On top of these foreboding trends, financial conditions continue to get tighter, as measured by the Goldman Sachs’ Financial Conditions Index, and not just because the Fed has been raising short-term interest rates. In addition, “a stronger dollar, a more volatile stock market, and less benign credit market” means there is simply less money floating around to power corporate profit growth.
Meanwhile, the U.S. housing market continues to weaken, and this is bad for more than just the beleaguered home builders. Because new home purchases drive all sorts of other spending, on things like furniture, home improvement services, and fees for brokers and lawyers, the state of the housing sector tends to have an outsized effect on the rest of the economy, Koesterich argued.
Finally, investors must take stock of the obvious shift in sentiment that the above factors are driving. You can make the case that the U.S. economy is healthier today than it’s been in years, but the “problem,” according to Koesterich is that this “is probably as good as it gets for a while,” and that “a growing conviction in a slowdown is clear in recent investor behavior.”
A sector-by-sector look at recent stock performance shows this growing conviction clearly. Over the past three months, defensive stocks that tend to perform better during economic slowdowns, like the health care sector and utilities sector, has outperformed cyclical sectors, such as energy, materials and technology. For instance, the Utilities Select Sector SPDR Fund
XLU, -0.62%
has gained 1.2% over the past three months, while the Technology Select Sector SPDR Fund
XLK, -0.97%
has lost more than 10%, according to FactSet.
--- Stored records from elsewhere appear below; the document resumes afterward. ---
What follows belongs to an exercise in optimizing a design on an open flow for small area and few clock cycles; a production flow would make more cautious choices.
In this exercise RTL edits were held to simulation tests only and were not proved equivalent to the original.
The clock port is modelled as an ideal driver; clocking choices that lean on that would not hold on a real chip.
No activity file was given, so power comes from the tool's default toggle rates.

==> flow/design.v <==
`default_nettype none
package sat_pkg;
    localparam int LIT_W   = 8;
    localparam int VAR_W   = LIT_W - 1;
    localparam int VAR_MAX = 128;
    localparam int CLA_LEN = 4;
    typedef logic signed [LIT_W-1:0] lit_t;
    typedef lit_t [CLA_LEN-1:0] cla_t;
    typedef enum logic [1:0] {
        UNDEFINED = 2'd0,
        TRUE      = 2'd1,
        FALSE     = 2'd2
    } lit_state_t;
    typedef lit_state_t [CLA_LEN-1:0] state_vec_t;
    typedef enum logic [1:0] {
        CMD_ASSIGN = 2'd0,
        CMD_CLEAR  = 2'd1,
        CMD_EVAL   = 2'd2
    } cmd_op_t;
    typedef struct packed {
        cmd_op_t op;
        lit_t    lit;
        cla_t    cla;
    } bcp_cmd_t;
    typedef enum logic [1:0] {
        SAT        = 2'd0,
        CONFLICT   = 2'd1,
        UNIT       = 2'd2,
        UNRESOLVED = 2'd3
    } cla_status_t;
    typedef struct packed {
        cla_status_t status;
        lit_t        lit;
    } bcp_result_t;
    function automatic logic [VAR_W-1:0] lit_var(input logic [LIT_W-1:0] lit);
        logic [LIT_W-1:0] mag;
        mag = lit[LIT_W-1] ? (~lit + 1'b1) : lit;
        lit_var = mag[VAR_W-1:0];
    endfunction
endpackage
`default_nettype wire
`default_nettype none
module sat_bcp_top (
    input  wire logic        clk,
    input  wire logic        rst_n,
    input  wire logic        cmd_req,
    input  wire logic [41:0] cmd,
    output logic             cmd_ack,
    output logic             res_req,
    output logic [9:0]       res,
    input  wire logic        res_ack
);
    localparam logic [1:0] ST_SAT   = 2'd0;
    localparam logic [1:0] ST_CONF  = 2'd1;
    localparam logic [1:0] ST_UNIT  = 2'd2;
    localparam logic [1:0] ST_UNRES = 2'd3;
    logic req_meta, req_sync, ack_meta, ack_sync;
    always_ff @(posedge clk) begin
        if (rst_n) begin
            req_meta <= 1'b0;
            req_sync <= 1'b0;
            ack_meta <= 1'b0;
            ack_sync <= 1'b0;
        end else begin
            req_meta <= cmd_req;
            req_sync <= req_meta;
            ack_meta <= res_ack;
            ack_sync <= ack_meta;
        end
    end
    logic [1:0] step;
    logic [7:0] lit_c;
    logic [7:0] lit_d;
    logic       spec_u;
    logic       spec_t;
    logic [127:1] def_q;
    logic [127:1] val_q;
    logic [127:0] def_x;
    logic [127:0] val_x;
    assign def_x = {def_q, 1'b1};
    assign val_x = {val_q, 1'b0};
    logic       waiting;
    logic [7:0] pl;
    logic [6:0] pa;
    logic [127:0] dec;
    logic       rd_def;
    logic       rd_val;
    logic       pu;
    logic       pt;
    assign waiting = req_sync && !cmd_ack;
    always_comb begin
        if (step == 2'd1) begin
            pl = lit_c;
        end else if (step == 2'd2) begin
            pl = lit_d;
        end else if (waiting) begin
            pl = cmd[41] ? cmd[15:8] : cmd[39:32];
        end else begin
            pl = cmd[7:0];
        end
    end
    assign pa = pl[7] ? (~pl[6:0] + 7'd1) : pl[6:0];
    always_comb begin
        dec    = '0;
        dec[pa] = 1'b1;
    end
    assign rd_def = def_x[pa];
    assign rd_val = val_x[pa];
    assign pu = !rd_def;
    assign pt = rd_def && (rd_val ^ pl[7]);
    function automatic logic [9:0] upd(input logic [9:0] r, input logic u,
                                       input logic t, input logic [7:0] l);
        logic [9:0] n;
        n = r;
        if (r[9:8] != ST_SAT) begin
            if (t) begin
                n = {ST_SAT, 8'd0};
            end else if (u) begin
                if (r[9:8] == ST_CONF) begin
                    n = {ST_UNIT, l};
                end else if (r[9:8] == ST_UNIT) begin
                    n = {ST_UNRES, 8'd0};
                end
            end
        end
        upd = n;
    endfunction
    logic is_eval;
    logic res_free;
    logic cap;
    logic wr;
    logic clr;
    assign is_eval  = (cmd[41:40] == 2'd2);
    assign res_free = (step == 2'd0) && (!res_req || ack_sync);
    assign cap      = waiting && (is_eval ? res_free : (step[0] == step[1]));
    assign wr       = cap && (cmd[41:40] == 2'd0);
    assign clr      = rst_n || (cap && (cmd[41:40] == 2'd1));
    always_ff @(posedge clk) begin
        if (rst_n) begin
            cmd_ack <= 1'b0;
            res_req <= 1'b0;
            step    <= 2'd0;
        end else begin
            if (cap) begin
                cmd_ack <= 1'b1;
            end else if (!req_sync) begin
                cmd_ack <= 1'b0;
            end
            if (res_req && ack_sync) begin
                res_req <= 1'b0;
            end
            case (step)
                2'd0: begin
                    if (cap && is_eval) begin
                        step <= 2'd1;
                    end
                end
                2'd1: step <= 2'd2;
                default: begin
                    if (!ack_sync) begin
                        res_req <= 1'b1;
                        step    <= 2'd0;
                    end else begin
                        step    <= 2'd3;
                    end
                end
            endcase
        end
    end
    always_ff @(posedge clk) begin
        if (cap && is_eval) begin
            res <= upd(upd({ST_CONF, 8'd0}, spec_u, spec_t, cmd[7:0]), pu, pt, cmd[15:8]);
        end else if (step == 2'd1 || step == 2'd2) begin
            res <= upd(res, pu, pt, pl);
        end
    end
    always_ff @(posedge clk) begin
        if (step[0] == step[1] && !waiting) begin
            spec_u <= pu;
            spec_t <= pt;
        end
    end
    always_ff @(posedge clk) begin
        lit_c <= cmd[23:16];
        if (cap) begin
            lit_d <= cmd[31:24];
        end
    end
    always_ff @(posedge clk) begin
        for (int v = 1; v < 128; v++) begin
            if (clr) begin
                def_q[v] <= 1'b0;
            end else if (wr && dec[v]) begin
                def_q[v] <= 1'b1;
            end
            if (wr && dec[v]) begin
                val_q[v] <= !pl[7];
            end
        end
    end
endmodule
`default_nettype wire
==> flow/run.sh <==
#!/bin/bash
# synth_recipe.tcl (not shown) runs the flow's synth.tcl, then flattens the netlist and writes it again
# the make line also repeats each setting of config.mk as NAME=value (left out here)
make -C /OpenROAD-flow-scripts/flow DESIGN_CONFIG=/design/flow/config.mk WORK_HOME=/design/flow/orfs CLKGATE_MAP_FILE= SYNTH_SCRIPT=/design/flow/synth_recipe.tcl finish
==> flow/config.mk <==
export PLATFORM = sky130hd
export DESIGN_NAME = sat_bcp_top
export DESIGN_NICKNAME = sat_bcp_top
export VERILOG_FILES = /design/flow/design.v
export SDC_FILE = /design/flow/constraint.sdc
export NUM_CORES = 4
export LEC_CHECK = 0
export CAP_MARGIN = 20
export CORE_MARGIN = 2
export CORE_UTILIZATION = 40
export SLEW_MARGIN = 20
==> flow/constraint.sdc <==
create_clock -name core_clock -period 5.0 [get_ports {clk}]
set_input_delay 1.0000 -clock core_clock [delete_from_list [all_inputs] [get_ports {clk}]]
set_output_delay 1.0000 -clock core_clock [all_outputs]
set_load 0.01 [all_outputs]
==> notes.md, run 1 <==
* Post-synthesis sequential area ratio at 54.6%
* Routability cong. at 0.941
* Setup TNS at 0 ps
* Starting density of the core at 40.7%
* Top-count cell post-synth: nor2_1
* Top post-synthesis cells by count: nor2_1 (270), nand2_1 (191), edfxtp_1 (147)
* Die footprint at 34800 sq um
* DRC errors left at 0
* Maxcap violations at 0
* Pre-CTS setup slack at -506 ps
* Post-synth EDFFs at 147
* Hpwl dp at 29.6 mm
* Routed vias at 11200
* Power Density at 583 nW/um^2
* Crit. End Element: flop
* Leakage at 6.27 nW
* Vias in the first global route at 11100
* CTS root buffer: clkbuf_16
* Clock buffer depth at 3
* Worst setup path category: primary input to flop
* Outcome: complete, no violations
* Port-buffer cells at 57
* Post-synth ARST share at 0%
* FP Rows at 66
* Synth-to-Final Area Change at 28.1%
* H-tree lvl count at 2
* CTS Buf Count at 34
* Post-synth top area share at 33.1%
* Ports at 58
* Initial antenna violation count at 1
* Routed Antenna Nets at 0
* Top_reg_cell synth: edfxtp_1
* Die Height at 187 um
* # hold bufs at CTS at 0
* CTS tree: done
* WL/cell at 20.3 um
* Crit-path max FO at 11
* Tmin final at 4830 ps
* HP Class: flop to flop
* Synthesized area at 13300 sq um
* Type of origin of the critical path: primary input
* Total Routing Usage GR at 24.0%
* First drt pass iteration count at 5
* Final Max Slew Viols at 0
* Cell count after synthesis at 1364
* RSZ-0062 raised after global routing: false
* Core area at 32700 sq um
* CP arrival at 5080 ps
* Grt total ovfl at 0
* Clock transition at path regs at 60 ps
* Clock Latency Late Sink at 530 ps
* Worst slew pin tran at 874 ps
* Fmax achieved at 207 MHz
* Synth Register Bits at 290
* Layout cells sized above 1 at 20.5%
* N_diodes at 0
* Top cells by area, synth: edfxtp_1 (33%), dfxtp_1 (21%), nor2_1 (7.6%)
* Final nets at 1641
* Slew headroom at 41.6%
* Peak supply drop at 296 uV
* Fin worst setup slack at 170 ps
* CP required at 5250 ps
* Hold Slack at 464 ps
* Top cell type by total area after synthesis: edfxtp_1
* First-pass GRT wire length at 65.0 mm
* Clock Skew at 25.2 ps
* Count of unique library cells instantiated by Yosys at 74
* Count of final hold-check violations at 0
* Iteration-0 DRC Markers at 917
* Die Wd at 187 um
* Final setup vio count at 0
* Largest net degree at the start of global routing at 53
* Syn nets at 1419
* Final WL at 41.6 mm
* Via-per-instance ratio at 5.48
* Ys Warns at 1
* Syn_area_per_cell at 9.77 sq um
* Clock sink count at 290
* Final period util at 96.6%
## cell usage in the layout, fill, tap and decap left out, types with 4 or more instances in the layout
master           netlist  final
nor3_2                 8      8
o22a_1                 6      6
ha_1                   9      9
nand2_1              191    191
inv_1                 11     11
a311oi_1              11      9
clkbuf_1              41     11
buf_4                  5    200
xnor2_1                9      6
nand4_1                9      9
o21ai_0               18     17
nand2b_1              10     10
nor2b_1               10     10
clkdlybuf4s50_1        0     56
and3_1                22     22
a31oi_1                5      4
and2_1                 9      9
o21a_1                45     45
a211oi_1               5      4
mux2i_1               43     43
a21oi_1               57     55
o31ai_1                4      4
o22ai_1                5      5
a22oi_1                8      8
buf_12                 0     12
o31a_1                 8      8
nand3_1               85     83
nor2_1               270    270
clkbuf_8               0      5
clkbuf_16              0     36
edfxtp_1             147    147
nor3_1                43     43
mux4_2                18     18
dfxtp_1              143    143
## kinds of logic (layout without fill, tap and decap cells)
| kind of cell | count (synthesis) | after routing | synth area share (%) |
|---|---|---|---|
| compound gates | 204 | 204 | 10.8 |
| xor+xnor | 13 | 13 | 0.911 |
| fa+ha+maj | 9 | 9 | 0.845 |
| buf+inv | 102 | 348 | 3.43 |
| flops | 290 | 290 | 54.6 |
| mux | 67 | 67 | 6.89 |
| simple gates | 679 | 679 | 22.5 |
## state kept, by name, summed over array words and instances, names as in the netlist
register,count
def_q,127
val_q,127
res,10
lit_c,8
lit_d,8
step,2
ack_meta,1
ack_sync,1
cmd_ack,1
req_meta,1
req_sync,1
res_req,1
spec_t,1
spec_u,1
## worst max-delay path: stages
cell	delay [ps]
clkdlybuf4s50_1	440
or3_1	430
a32oi_4	200
ha_1	210
inv_1	80
o221ai_2	160
xnor2_2	200
buf_6	190
and3_1	160
a311oi_2	320
a311oi_1	140
o41a_1	500
nor4_4	390
inv_2	170
and3_1	200
o31a_1	290
## path summary, 6_finish.rpt
path              startpoint          to  slack, ps  cells past startpoint
setup reg to reg     step[0]      res[5]        270                     18
setup / recovery      cmd[0]      res[5]        170                     16
hold / removal    def_q[112]  def_q[112]        460                      1
hold reg to reg   def_q[112]  def_q[112]        460                      1
## routing by layer
layer  vias to the layer above  share of wire, %  routed length, um  global-route usage (%)
met5                         -             0.024                 10                       0
met4                         2               3.6               1510                    9.43
met3                        82               6.9               2890                    4.46
met2                       423                46              19100                    38.7
met1                      5447                43              18100                    32.0
li1                       5283                 -                  -                       -
## what timing repair did
action,CTS,global route
resized for setup,0,12
setup endpoints to repair,0,55
buffers inserted,0,0
endpoints found under the hold margin,0,0
## area by class of cell
class                      instances  area [sq um]
fill                            3014         15600
sequential                       290          7280
multi-input combinational        972          5750
timing repair buffer             272          2350
clock buffer                      52          1010
tap                              442           553
clock inverter                     8          67.6
inverter                          16          65.1
## through the flow
stage | cell area (sq um) | power, mW | utilization [%] | std cells
6_report | 17100 | 9.96 | 52.2 | 2052
5_1_grt | 17100 | 10.4 | 52.2 | 2052
4_1_cts | 17000 | 9.87 | 52.0 | 2052
3_5_place_dp | 15900 | 7.47 | 48.7 | 1992
3_3_place_gp | 15900 | 7.47 | 48.7 | 1992
2_1_floorplan | 13400 | 5.35 | - | 1364
## power breakdown
part	leakage (nW)	switching (mW)	internal, mW	total, mW
registers	2.48	0.0251	2.68	2.71
logic	3.26	2.93	1.93	4.86
clock network	0.528	0.987	1.41	2.39
Testbench counts, summed over its fixed seeds: cycles 96,000.
==> inputs of run 2 (changes only) <==
--- a/flow/design.v
+++ b/flow/design.v
@@ -75,8 +75,5 @@
     logic       spec_t;
-    logic [127:1] def_q;
-    logic [127:1] val_q;
-    logic [127:0] def_x;
-    logic [127:0] val_x;
-    assign def_x = {def_q, 1'b1};
-    assign val_x = {val_q, 1'b0};
+    localparam int NGRP = 43;
+    localparam logic [4:0] ALLU = 5'b01000;
+    logic [NGRP*5-1:0] tbl;
     logic       waiting;
@@ -84,3 +81,2 @@
     logic [6:0] pa;
-    logic [127:0] dec;
     logic       rd_def;
@@ -102,8 +98,70 @@
     assign pa = pl[7] ? (~pl[6:0] + 7'd1) : pl[6:0];
-    always_comb begin
-        dec    = '0;
-        dec[pa] = 1'b1;
-    end
-    assign rd_def = def_x[pa];
-    assign rd_val = val_x[pa];
+    logic [5:0] grp;
+    logic [1:0] pos;
+    logic [4:0] gc;
+    logic       uu;
+    logic [2:0] gd;
+    logic [2:0] gv;
+    logic       pz;
+    always_comb begin
+        if (pa[1:0] != 2'd3) begin
+            grp = {1'b0, pa[6:2]};
+            pos = pa[1:0];
+        end else if (pa[3:2] != 2'd3) begin
+            grp = 6'd32 + 6'(pa[6:4]);
+            pos = pa[3:2];
+        end else if (pa[5:4] != 2'd3) begin
+            grp = 6'd40 + 6'(pa[6]);
+            pos = pa[5:4];
+        end else begin
+            grp = 6'd42;
+            pos = {1'b0, pa[6]};
+        end
+    end
+    logic [NGRP-1:0] gsel;
+    always_comb begin
+        for (int g = 0; g < NGRP; g++) begin
+            gsel[g] = (grp == 6'(g));
+        end
+    end
+    always_comb begin
+        gc = '0;
+        for (int g = 0; g < NGRP; g++) begin
+            gc = gc | (tbl[g*5 +: 5] & {5{gsel[g]}});
+        end
+    end
+    assign pz  = (pl == 8'd0);
+    assign uu    = !gc[4] && gc[3];
+    assign gd[0] = !uu && (gc[2] || !gc[1]);
+    assign gv[0] = gc[0];
+    assign gd[1] = !uu && (gc[2] || gc[1]);
+    assign gv[1] = gc[2] ? gc[1] : gc[0];
+    assign gd[2] = gc[4] || (gc[3] && gc[1]);
+    assign gv[2] = gc[4] ? gc[3] : gc[0];
+    assign rd_def = pz || gd[pos];
+    assign rd_val = !pz && gv[pos];
+    logic [2:0] nd;
+    logic [2:0] nv;
+    logic [2:0] pc;
+    logic [4:0] wcode;
+    always_comb begin
+        nd = gd;
+        nv = gv;
+        nd[pos] = 1'b1;
+        nv[pos] = !pl[7];
+        if (nd[0] && nd[1]) begin
+            pc = {1'b1, nv[1], nv[0]};
+        end else if (nd[0]) begin
+            pc = {2'b00, nv[0]};
+        end else begin
+            pc = {2'b01, nv[1]};
+        end
+        if (nd[2] && (nd[0] || nd[1])) begin
+            wcode = {1'b1, nv[2], pc};
+        end else if (nd[2]) begin
+            wcode = {4'b0101, nv[2]};
+        end else begin
+            wcode = {2'b00, pc};
+        end
+    end
     assign pu = !rd_def;
@@ -188,11 +246,8 @@
     end
-    always_ff @(posedge clk) begin
-        for (int v = 1; v < 128; v++) begin
-            if (clr) begin
-                def_q[v] <= 1'b0;
-            end else if (wr && dec[v]) begin
-                def_q[v] <= 1'b1;
-            end
-            if (wr && dec[v]) begin
-                val_q[v] <= !pl[7];
+    logic [4:0] wbus;
+    assign wbus = clr ? ALLU : wcode;
+    always_ff @(posedge clk) begin
+        for (int g = 0; g < NGRP; g++) begin
+            if (clr || (wr && gsel[g])) begin
+                tbl[g*5 +: 5] <= wbus;
             end
==> notes.md, run 2 <==
* Outcome: failed layout checks
* Violated checks: negative setup slack
* Top_reg_cell synth: edfxtp_1
* Synth Register Bits at 251 (-13%)
* Largest register by flop count: tbl
* Via-per-instance ratio at 6.14 (+12%)
* Peak supply drop at 350 uV (+19%)
* Starting density of the core at 40.6% (-0.18 points)
* Crit-path max cell delay at 630 ps (+130 ps)
* Vias in the first global route at 11200 (+0.92%)
* Top flop regs: tbl: 215 flops, res: 10 flops
* Pre-CTS setup slack at -2660 ps (-2160 ps)
* RSZ-0062 raised after global routing: true
* Min-delay src: req_meta
* Max FFs per register at 215
* Post-synth top area share at 57.0% (+24 points)
* Post-synthesis sequential area ratio at 59.6% (+5.0 points)
* Type of origin of the critical path: primary input
* CTS tree: done
* Hold Slack at 441 ps (-22.9 ps)
* Dpl cell area at 16300 sq um (+2.3%)
* Worst setup path category: primary input to flop
* Die Wd at 180 um (-3.5%)
* First drt pass iteration count at 7 (+2)
* Top cell type by total area after synthesis: edfxtp_1
* DRC errors left at 0 (unchanged)
* Final WL at 55.6 mm (+34%)
* Routed vias at 11700 (+4.5%)
* Grt total ovfl at 0 (unchanged)
* Post-synth ARST share at 0% (unchanged)
* Ys Warns at 1 (unchanged)
* Core area at 30500 sq um (-6.7%)
* Total Routing Usage GR at 32.9% (+8.9 points)
* Fmax achieved at 171 MHz (-17%)
* Reg2reg path depth at 27 (+9)
* Clock sink count at 251 (-13%)
* Leakage at 7.31 nW (+16%)
* CP arrival at 6290 ps (+1210 ps)
* CTS root buffer: clkbuf_16
* Worst path slowest cell: or4_4
* Most used cell, CP: buf_6
* Port-buffer cells at 57 (unchanged)
* Iteration-0 DRC Markers at 1483 (+62%)
* Routability cong. at 1.01 (+7.3%)
* Hpwl dp at 38.6 mm (+30%)
* Clock buffer depth at 3 (unchanged)
* Post-synth EDFFs at 235 (+60%)
* CTS Buf Count at 27 (-21%)
* Die Height at 180 um (-3.5%)
* H-tree lvl count at 1 (-1)
* Most frequent cells in the layout: buf_4 (388), edfxtp_1 (235), nand2_1 (83)
* Clock Skew at 16.9 ps (-8.33 ps)
* Crit-path max FO at 12 (+1)
* Count of final hold-check violations at 0 (unchanged)
* Routed Antenna Nets at 0 (unchanged)
* Crit. End Element: flop
* Syn nets at 1056 (-26%)
* Final period util at 117% (+20 points)
* Die footprint at 32400 sq um (-7.0%)
* Synth-to-Final Area Change at 53.0%
* Slew headroom at 29.7% (-12 points)
* Cell count after synthesis at 1001 (-27%)
* Top-count cell post-synth: edfxtp_1
* Synthesized area at 12400 sq um (-7.1%)
* Fin util at 62.1% (+9.9 points)
* Most common cell after layout, fill and taps aside: buf_4
* Largest net degree at the start of global routing at 54 (+1.9%)
* R2r setup slk at -840 ps (-1110 ps)
* FP Rows at 64 (-3.0%)
* Layout cells sized above 1 at 44.4% (+24 points)
* Initial antenna violation count at 1 (unchanged)
* WL/cell at 29.1 um (+43%)
* Worst slew pin tran at 1050 ps (+179 ps)
* Count of unique library cells instantiated by Yosys at 103 (+39%)
* Post-Layout Inst Area at 18900 sq um (+11%)
* Ports at 58 (unchanged)
* Hold Path Cell Cnt at 1 (unchanged)
* Worst Setup SP: cmd[41]
* Final nets at 1549 (-5.6%)
* Syn_area_per_cell at 12.4 sq um (+27%)
* Final setup vio count at 237 (+237)
* Top post-synthesis cells by count: edfxtp_1 (235), nand2_1 (89), nand3_1 (49)
* Top cells by area, synth: edfxtp_1 (57%), nand2_1 (2.7%), dfxtp_1 (2.6%)
* Clock Latency Late Sink at 580 ps (+50 ps)
* Clock transition at path regs at 60 ps (about the same)
* CP required at 5440 ps (+190 ps)
* Final Max Slew Viols at 0 (unchanged)
* Tmin final at 5850 ps (+1020 ps)
* Maxcap violations at 0 (unchanged)
* Fin worst setup slack at -852 ps (-1020 ps)
* First-pass GRT wire length at 77.5 mm (+19%)
* R2r startpoint: step[0]
* HP Class: flop to flop
* Power Density at 538 nW/um^2 (-7.7%)
* Setup TNS at -171990 ps (-171990 ps)
[run 2: cell types whose count changed in the layout (fill, tap and decap cells not counted), sizes merged, moves of 34 or more]
cell    before  now
dfxtp      143   16
edfxtp     147  235
nand3       85   51
buf        215  448
nand2      191   92
nor2       270   49
o21a        45    5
So how should individual investors respond to this changing sentiment? Koesterich advises they get defensive themselves, by purchasing stocks with lower beta, or those who’s price changes are less correlated with those of the overall market.
Another way to make sure you’re invested in companies that can perform well during a slowdown, or even a coming recession, is to invest in so-called “quality” stocks, or companies with “low leverage and the ability to maintain pricing power and earnings,” he writes.
And in recent weeks, quality has been a factor investors could rely on to beat the broader market, as iShares Edge MSCI USA Quality Factor ETF
QUAL, -1.00%
has lost 3.2% month-to-date, compared to a 3.8% decline for the broader S&P 500
SPX, -1.23%
.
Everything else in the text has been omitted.